ACTION ITEM: Every line below between the line holding "clock 25 MHz" and the line holding "Command latch enable", inclusive, should be repeated exactly, and all other lines omitted.

INPUT RECORDS:
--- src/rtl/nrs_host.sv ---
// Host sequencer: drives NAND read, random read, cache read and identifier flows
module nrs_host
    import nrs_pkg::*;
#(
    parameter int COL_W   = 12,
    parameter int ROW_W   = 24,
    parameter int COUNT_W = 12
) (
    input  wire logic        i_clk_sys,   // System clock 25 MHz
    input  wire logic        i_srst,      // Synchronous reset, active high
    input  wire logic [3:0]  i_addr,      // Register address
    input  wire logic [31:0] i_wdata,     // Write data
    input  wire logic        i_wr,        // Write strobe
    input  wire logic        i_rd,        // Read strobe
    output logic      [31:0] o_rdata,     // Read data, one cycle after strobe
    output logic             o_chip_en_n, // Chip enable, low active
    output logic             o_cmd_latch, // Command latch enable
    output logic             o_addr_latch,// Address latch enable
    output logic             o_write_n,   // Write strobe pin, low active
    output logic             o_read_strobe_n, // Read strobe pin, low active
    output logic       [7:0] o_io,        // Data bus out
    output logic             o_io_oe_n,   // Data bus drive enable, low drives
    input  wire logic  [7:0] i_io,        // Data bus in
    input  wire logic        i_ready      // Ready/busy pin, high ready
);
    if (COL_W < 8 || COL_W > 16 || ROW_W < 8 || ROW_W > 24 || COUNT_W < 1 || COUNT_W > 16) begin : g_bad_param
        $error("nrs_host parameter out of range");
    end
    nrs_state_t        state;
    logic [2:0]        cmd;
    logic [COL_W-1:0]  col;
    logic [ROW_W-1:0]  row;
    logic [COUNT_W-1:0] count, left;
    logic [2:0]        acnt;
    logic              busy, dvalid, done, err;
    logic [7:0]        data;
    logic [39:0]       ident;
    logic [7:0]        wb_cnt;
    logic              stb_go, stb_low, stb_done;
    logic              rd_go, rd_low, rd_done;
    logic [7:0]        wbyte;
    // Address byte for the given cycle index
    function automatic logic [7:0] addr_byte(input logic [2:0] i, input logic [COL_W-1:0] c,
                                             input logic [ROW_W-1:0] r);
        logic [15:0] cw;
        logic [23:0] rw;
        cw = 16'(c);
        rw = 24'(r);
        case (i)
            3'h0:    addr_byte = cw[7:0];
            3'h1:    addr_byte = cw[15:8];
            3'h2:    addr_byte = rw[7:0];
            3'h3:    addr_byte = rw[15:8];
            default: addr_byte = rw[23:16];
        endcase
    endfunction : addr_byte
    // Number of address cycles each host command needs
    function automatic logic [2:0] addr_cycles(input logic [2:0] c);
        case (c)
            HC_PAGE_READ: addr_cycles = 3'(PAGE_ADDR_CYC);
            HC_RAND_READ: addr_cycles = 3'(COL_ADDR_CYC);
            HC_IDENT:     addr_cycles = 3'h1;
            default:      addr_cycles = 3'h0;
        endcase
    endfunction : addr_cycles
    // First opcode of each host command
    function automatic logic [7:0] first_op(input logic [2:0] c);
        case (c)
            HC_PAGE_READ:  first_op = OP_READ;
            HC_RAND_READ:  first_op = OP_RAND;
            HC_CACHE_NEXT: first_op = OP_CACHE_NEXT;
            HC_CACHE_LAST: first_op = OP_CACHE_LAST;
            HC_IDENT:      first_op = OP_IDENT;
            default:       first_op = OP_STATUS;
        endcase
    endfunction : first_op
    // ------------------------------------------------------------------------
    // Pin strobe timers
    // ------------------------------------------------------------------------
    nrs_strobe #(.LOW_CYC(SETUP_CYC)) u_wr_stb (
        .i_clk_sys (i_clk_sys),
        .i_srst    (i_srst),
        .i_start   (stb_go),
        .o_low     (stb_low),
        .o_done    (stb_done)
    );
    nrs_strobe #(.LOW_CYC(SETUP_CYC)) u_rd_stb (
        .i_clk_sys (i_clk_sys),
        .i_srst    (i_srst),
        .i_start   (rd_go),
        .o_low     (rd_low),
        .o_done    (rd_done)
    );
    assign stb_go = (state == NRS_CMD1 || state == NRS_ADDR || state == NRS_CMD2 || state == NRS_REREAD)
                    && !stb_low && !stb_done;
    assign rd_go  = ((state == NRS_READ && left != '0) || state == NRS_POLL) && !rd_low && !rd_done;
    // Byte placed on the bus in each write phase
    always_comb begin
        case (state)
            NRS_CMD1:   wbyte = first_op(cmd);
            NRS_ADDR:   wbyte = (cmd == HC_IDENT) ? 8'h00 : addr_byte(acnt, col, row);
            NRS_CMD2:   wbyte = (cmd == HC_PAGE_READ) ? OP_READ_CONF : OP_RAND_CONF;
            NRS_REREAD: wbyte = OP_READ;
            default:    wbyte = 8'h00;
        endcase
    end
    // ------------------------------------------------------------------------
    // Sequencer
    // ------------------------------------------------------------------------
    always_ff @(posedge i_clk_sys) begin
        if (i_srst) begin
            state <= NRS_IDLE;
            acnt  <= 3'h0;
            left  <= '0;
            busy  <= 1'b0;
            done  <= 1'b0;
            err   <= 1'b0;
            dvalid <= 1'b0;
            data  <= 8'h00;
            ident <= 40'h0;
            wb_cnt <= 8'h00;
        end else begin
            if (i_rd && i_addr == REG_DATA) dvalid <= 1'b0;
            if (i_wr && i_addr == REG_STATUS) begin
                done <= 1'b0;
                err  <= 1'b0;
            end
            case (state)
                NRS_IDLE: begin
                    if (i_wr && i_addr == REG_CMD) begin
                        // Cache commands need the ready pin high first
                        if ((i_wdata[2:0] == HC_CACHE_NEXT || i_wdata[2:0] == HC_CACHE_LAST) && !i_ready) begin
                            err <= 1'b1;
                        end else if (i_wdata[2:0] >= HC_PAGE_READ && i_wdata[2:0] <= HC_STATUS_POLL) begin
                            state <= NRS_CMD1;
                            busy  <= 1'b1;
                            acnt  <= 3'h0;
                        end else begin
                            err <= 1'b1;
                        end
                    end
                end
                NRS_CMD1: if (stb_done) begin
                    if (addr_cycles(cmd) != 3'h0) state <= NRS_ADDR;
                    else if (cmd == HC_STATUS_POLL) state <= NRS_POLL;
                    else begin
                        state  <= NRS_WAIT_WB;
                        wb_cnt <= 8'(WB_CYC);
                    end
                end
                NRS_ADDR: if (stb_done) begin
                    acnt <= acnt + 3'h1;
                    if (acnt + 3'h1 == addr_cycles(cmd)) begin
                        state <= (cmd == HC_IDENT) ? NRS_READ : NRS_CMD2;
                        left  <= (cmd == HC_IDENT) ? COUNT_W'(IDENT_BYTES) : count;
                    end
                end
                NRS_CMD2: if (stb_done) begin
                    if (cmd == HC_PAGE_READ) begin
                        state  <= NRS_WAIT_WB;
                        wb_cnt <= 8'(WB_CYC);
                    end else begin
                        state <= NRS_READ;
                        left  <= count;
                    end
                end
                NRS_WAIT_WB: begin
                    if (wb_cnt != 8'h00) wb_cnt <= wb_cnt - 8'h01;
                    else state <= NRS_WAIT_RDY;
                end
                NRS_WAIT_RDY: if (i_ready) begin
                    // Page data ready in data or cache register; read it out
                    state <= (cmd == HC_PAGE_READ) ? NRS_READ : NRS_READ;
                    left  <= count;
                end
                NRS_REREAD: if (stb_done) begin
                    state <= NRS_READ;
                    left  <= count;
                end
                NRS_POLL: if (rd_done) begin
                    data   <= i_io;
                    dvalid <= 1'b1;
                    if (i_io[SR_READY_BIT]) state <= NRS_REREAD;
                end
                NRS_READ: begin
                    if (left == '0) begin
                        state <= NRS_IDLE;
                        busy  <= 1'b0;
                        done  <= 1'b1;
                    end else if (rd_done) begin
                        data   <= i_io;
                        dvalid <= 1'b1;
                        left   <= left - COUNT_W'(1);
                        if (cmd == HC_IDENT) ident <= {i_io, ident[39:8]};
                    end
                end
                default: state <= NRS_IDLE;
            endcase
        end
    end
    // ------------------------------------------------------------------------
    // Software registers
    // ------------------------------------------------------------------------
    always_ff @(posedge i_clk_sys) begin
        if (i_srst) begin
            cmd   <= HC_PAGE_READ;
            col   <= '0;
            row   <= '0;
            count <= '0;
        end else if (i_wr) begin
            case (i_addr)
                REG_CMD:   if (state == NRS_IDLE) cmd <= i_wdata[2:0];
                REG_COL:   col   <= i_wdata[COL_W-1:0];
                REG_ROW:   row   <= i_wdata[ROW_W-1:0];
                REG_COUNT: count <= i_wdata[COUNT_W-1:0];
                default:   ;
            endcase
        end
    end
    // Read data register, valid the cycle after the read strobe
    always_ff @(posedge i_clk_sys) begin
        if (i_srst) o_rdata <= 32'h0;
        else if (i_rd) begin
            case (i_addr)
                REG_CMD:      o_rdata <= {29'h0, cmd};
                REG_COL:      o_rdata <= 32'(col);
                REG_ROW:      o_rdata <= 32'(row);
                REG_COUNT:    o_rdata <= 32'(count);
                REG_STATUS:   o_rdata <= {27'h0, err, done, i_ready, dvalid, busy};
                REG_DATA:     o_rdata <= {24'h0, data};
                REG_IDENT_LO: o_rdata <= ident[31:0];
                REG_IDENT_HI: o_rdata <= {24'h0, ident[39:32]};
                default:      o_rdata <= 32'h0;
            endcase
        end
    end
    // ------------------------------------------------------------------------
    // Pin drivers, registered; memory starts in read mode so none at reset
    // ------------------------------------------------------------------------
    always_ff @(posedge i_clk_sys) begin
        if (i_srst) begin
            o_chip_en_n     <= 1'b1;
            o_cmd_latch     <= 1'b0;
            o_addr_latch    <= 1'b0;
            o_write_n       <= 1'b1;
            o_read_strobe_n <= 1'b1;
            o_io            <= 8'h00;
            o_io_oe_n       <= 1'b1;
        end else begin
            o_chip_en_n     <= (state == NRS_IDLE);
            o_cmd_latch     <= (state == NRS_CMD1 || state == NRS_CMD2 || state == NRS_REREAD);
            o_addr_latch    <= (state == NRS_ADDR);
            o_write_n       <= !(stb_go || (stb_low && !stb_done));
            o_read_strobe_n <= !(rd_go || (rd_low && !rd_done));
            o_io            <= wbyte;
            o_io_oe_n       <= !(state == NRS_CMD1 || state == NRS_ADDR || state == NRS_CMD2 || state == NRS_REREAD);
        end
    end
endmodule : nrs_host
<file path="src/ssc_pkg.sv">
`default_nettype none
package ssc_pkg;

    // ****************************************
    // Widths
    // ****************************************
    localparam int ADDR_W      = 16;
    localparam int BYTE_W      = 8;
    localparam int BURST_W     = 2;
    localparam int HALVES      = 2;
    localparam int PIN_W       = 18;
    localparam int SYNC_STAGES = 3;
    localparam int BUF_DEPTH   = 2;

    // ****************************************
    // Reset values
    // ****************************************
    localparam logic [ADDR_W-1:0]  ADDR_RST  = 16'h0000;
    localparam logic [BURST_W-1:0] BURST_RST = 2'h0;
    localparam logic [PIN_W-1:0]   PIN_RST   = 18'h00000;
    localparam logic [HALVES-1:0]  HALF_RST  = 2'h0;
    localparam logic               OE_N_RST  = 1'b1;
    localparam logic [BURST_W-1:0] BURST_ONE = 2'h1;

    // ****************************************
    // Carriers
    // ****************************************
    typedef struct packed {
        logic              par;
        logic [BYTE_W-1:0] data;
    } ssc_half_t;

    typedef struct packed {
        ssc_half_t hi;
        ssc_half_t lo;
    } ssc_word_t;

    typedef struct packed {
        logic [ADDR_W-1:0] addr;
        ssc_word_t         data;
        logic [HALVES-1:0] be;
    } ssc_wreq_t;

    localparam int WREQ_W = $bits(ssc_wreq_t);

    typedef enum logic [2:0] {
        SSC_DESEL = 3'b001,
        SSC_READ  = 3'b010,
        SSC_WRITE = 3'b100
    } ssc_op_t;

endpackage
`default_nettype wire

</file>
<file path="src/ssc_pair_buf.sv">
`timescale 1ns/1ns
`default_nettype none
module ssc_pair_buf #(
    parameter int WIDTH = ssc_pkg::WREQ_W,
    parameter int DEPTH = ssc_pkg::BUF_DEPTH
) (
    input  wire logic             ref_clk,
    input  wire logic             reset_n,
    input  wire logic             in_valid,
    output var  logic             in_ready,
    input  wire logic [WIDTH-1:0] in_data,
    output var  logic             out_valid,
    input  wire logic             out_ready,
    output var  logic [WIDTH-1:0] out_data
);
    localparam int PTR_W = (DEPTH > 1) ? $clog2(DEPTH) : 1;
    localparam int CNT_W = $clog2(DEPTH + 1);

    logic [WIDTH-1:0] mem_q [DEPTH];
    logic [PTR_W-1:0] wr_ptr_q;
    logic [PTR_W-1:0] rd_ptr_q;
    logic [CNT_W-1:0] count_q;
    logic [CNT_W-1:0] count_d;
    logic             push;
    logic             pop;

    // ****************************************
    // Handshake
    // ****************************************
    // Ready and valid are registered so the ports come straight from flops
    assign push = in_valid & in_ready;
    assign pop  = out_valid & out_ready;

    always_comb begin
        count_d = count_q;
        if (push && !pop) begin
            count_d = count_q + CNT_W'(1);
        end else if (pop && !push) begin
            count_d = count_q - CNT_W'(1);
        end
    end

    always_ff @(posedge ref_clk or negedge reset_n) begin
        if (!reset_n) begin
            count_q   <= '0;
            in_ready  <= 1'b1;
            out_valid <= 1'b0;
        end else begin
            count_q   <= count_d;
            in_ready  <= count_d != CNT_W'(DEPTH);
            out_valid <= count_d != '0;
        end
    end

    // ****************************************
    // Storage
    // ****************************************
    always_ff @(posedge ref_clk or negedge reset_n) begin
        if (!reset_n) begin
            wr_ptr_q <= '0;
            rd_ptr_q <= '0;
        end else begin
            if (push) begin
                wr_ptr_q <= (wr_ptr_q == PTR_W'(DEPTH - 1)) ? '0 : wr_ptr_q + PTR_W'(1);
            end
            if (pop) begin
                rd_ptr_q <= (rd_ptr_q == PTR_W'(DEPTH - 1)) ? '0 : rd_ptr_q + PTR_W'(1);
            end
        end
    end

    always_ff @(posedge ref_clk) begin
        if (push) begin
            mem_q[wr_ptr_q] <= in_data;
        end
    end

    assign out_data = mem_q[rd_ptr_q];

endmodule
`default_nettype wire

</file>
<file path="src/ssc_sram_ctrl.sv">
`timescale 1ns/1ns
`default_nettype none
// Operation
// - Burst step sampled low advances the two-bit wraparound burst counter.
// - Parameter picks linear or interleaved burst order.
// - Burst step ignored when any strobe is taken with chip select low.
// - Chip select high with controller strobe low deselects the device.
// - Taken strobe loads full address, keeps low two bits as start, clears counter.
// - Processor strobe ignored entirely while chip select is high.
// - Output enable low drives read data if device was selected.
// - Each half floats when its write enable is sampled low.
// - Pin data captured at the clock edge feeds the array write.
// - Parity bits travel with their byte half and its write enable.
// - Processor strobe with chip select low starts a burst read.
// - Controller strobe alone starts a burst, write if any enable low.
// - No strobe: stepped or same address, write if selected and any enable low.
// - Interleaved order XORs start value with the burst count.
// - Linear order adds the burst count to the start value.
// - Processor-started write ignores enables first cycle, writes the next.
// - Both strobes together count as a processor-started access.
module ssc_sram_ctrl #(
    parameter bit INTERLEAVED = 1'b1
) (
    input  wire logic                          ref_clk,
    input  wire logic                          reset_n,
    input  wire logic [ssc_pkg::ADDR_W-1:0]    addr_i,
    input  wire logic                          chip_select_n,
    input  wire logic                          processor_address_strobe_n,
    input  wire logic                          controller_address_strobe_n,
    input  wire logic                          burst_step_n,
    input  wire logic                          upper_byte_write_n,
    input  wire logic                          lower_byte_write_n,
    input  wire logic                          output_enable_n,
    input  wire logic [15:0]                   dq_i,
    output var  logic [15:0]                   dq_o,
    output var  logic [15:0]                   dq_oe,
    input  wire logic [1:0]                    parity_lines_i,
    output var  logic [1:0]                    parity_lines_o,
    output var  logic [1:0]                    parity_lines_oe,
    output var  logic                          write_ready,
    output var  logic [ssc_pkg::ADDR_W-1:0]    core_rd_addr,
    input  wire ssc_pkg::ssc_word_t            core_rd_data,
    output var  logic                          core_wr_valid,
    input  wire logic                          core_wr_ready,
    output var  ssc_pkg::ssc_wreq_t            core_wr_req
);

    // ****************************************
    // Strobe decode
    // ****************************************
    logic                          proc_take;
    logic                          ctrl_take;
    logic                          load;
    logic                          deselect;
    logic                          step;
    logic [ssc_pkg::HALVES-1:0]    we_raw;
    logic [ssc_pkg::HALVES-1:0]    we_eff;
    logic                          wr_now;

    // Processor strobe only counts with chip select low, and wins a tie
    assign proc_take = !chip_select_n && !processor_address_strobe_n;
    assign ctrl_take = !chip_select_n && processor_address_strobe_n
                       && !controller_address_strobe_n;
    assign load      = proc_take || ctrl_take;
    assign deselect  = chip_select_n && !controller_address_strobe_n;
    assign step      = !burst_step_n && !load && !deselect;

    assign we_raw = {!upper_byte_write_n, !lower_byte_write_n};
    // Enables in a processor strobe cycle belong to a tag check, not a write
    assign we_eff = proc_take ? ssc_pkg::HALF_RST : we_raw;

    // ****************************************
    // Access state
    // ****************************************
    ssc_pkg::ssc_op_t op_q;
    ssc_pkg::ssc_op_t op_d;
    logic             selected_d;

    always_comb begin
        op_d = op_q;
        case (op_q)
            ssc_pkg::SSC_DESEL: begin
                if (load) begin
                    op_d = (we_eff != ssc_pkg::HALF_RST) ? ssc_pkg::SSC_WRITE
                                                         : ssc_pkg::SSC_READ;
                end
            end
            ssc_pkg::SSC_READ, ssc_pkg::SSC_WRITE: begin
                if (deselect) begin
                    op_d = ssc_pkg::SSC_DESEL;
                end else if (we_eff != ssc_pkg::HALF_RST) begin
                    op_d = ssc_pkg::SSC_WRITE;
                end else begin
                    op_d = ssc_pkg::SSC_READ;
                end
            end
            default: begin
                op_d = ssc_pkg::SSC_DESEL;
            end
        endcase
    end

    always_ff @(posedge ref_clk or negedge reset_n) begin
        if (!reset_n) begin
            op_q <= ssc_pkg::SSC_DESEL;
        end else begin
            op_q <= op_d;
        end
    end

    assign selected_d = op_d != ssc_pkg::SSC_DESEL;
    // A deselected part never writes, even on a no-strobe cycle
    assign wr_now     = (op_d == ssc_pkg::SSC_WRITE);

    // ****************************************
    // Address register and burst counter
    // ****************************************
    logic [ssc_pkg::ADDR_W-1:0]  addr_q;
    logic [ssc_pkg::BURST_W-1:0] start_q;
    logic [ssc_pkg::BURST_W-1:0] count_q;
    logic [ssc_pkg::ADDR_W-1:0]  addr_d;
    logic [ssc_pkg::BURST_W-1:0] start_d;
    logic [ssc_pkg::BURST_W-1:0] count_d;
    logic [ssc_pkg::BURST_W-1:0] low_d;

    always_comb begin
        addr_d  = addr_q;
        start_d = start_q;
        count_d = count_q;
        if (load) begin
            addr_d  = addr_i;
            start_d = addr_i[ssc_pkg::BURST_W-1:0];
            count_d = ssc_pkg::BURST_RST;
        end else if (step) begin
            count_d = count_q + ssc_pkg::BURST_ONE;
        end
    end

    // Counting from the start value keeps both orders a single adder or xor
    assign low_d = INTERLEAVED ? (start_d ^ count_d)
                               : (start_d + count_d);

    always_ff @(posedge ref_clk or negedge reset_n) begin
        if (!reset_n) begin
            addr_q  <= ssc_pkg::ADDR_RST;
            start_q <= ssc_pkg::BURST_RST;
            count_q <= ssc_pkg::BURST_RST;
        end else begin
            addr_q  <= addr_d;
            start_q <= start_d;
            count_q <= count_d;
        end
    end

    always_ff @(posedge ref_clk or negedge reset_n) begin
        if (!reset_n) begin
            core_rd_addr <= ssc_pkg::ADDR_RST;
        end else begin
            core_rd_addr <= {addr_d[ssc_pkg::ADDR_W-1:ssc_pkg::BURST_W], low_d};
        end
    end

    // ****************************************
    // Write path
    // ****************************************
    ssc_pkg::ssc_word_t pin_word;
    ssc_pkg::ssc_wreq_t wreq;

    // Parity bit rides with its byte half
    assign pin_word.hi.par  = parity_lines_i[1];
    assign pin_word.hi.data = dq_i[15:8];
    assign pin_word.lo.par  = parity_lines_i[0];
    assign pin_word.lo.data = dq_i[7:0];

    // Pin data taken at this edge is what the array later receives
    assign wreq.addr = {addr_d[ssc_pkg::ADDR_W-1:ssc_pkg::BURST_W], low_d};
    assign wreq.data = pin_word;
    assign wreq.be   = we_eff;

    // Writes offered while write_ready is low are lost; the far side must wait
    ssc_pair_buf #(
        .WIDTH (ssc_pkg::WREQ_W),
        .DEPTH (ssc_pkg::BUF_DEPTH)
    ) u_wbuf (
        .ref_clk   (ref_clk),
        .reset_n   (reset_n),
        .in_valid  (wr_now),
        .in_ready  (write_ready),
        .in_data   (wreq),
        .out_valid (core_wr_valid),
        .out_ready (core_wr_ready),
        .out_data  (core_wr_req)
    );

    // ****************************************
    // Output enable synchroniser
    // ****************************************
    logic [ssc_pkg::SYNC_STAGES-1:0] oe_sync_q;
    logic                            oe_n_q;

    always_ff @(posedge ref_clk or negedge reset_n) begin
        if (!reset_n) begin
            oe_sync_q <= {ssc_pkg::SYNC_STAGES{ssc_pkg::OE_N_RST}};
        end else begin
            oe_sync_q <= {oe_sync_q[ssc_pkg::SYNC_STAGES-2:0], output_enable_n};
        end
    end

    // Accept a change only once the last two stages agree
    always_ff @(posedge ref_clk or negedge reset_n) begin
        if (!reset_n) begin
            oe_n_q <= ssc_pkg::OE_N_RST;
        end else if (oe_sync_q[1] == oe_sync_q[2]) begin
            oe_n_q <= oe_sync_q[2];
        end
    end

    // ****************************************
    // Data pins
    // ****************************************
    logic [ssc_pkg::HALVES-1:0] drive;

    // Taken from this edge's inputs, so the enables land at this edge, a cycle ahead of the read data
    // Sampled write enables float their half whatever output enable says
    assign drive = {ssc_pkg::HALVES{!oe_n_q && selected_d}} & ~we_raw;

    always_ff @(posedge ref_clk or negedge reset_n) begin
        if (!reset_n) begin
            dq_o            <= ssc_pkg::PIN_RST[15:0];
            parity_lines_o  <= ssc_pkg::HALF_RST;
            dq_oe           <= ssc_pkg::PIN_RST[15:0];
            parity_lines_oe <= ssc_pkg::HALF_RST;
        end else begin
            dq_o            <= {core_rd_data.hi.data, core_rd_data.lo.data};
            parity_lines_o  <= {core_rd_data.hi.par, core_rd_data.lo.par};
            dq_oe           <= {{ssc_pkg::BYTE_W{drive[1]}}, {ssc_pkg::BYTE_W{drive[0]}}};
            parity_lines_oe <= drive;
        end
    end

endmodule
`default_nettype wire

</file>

RESPONSE:
    input  wire logic        i_clk_sys,   // System clock 25 MHz
    input  wire logic        i_srst,      // Synchronous reset, active high
    input  wire logic [3:0]  i_addr,      // Register address
    input  wire logic [31:0] i_wdata,     // Write data
    input  wire logic        i_wr,        // Write strobe
    input  wire logic        i_rd,        // Read strobe
    output logic      [31:0] o_rdata,     // Read data, one cycle after strobe
    output logic             o_chip_en_n, // Chip enable, low active
    output logic             o_cmd_latch, // Command latch enable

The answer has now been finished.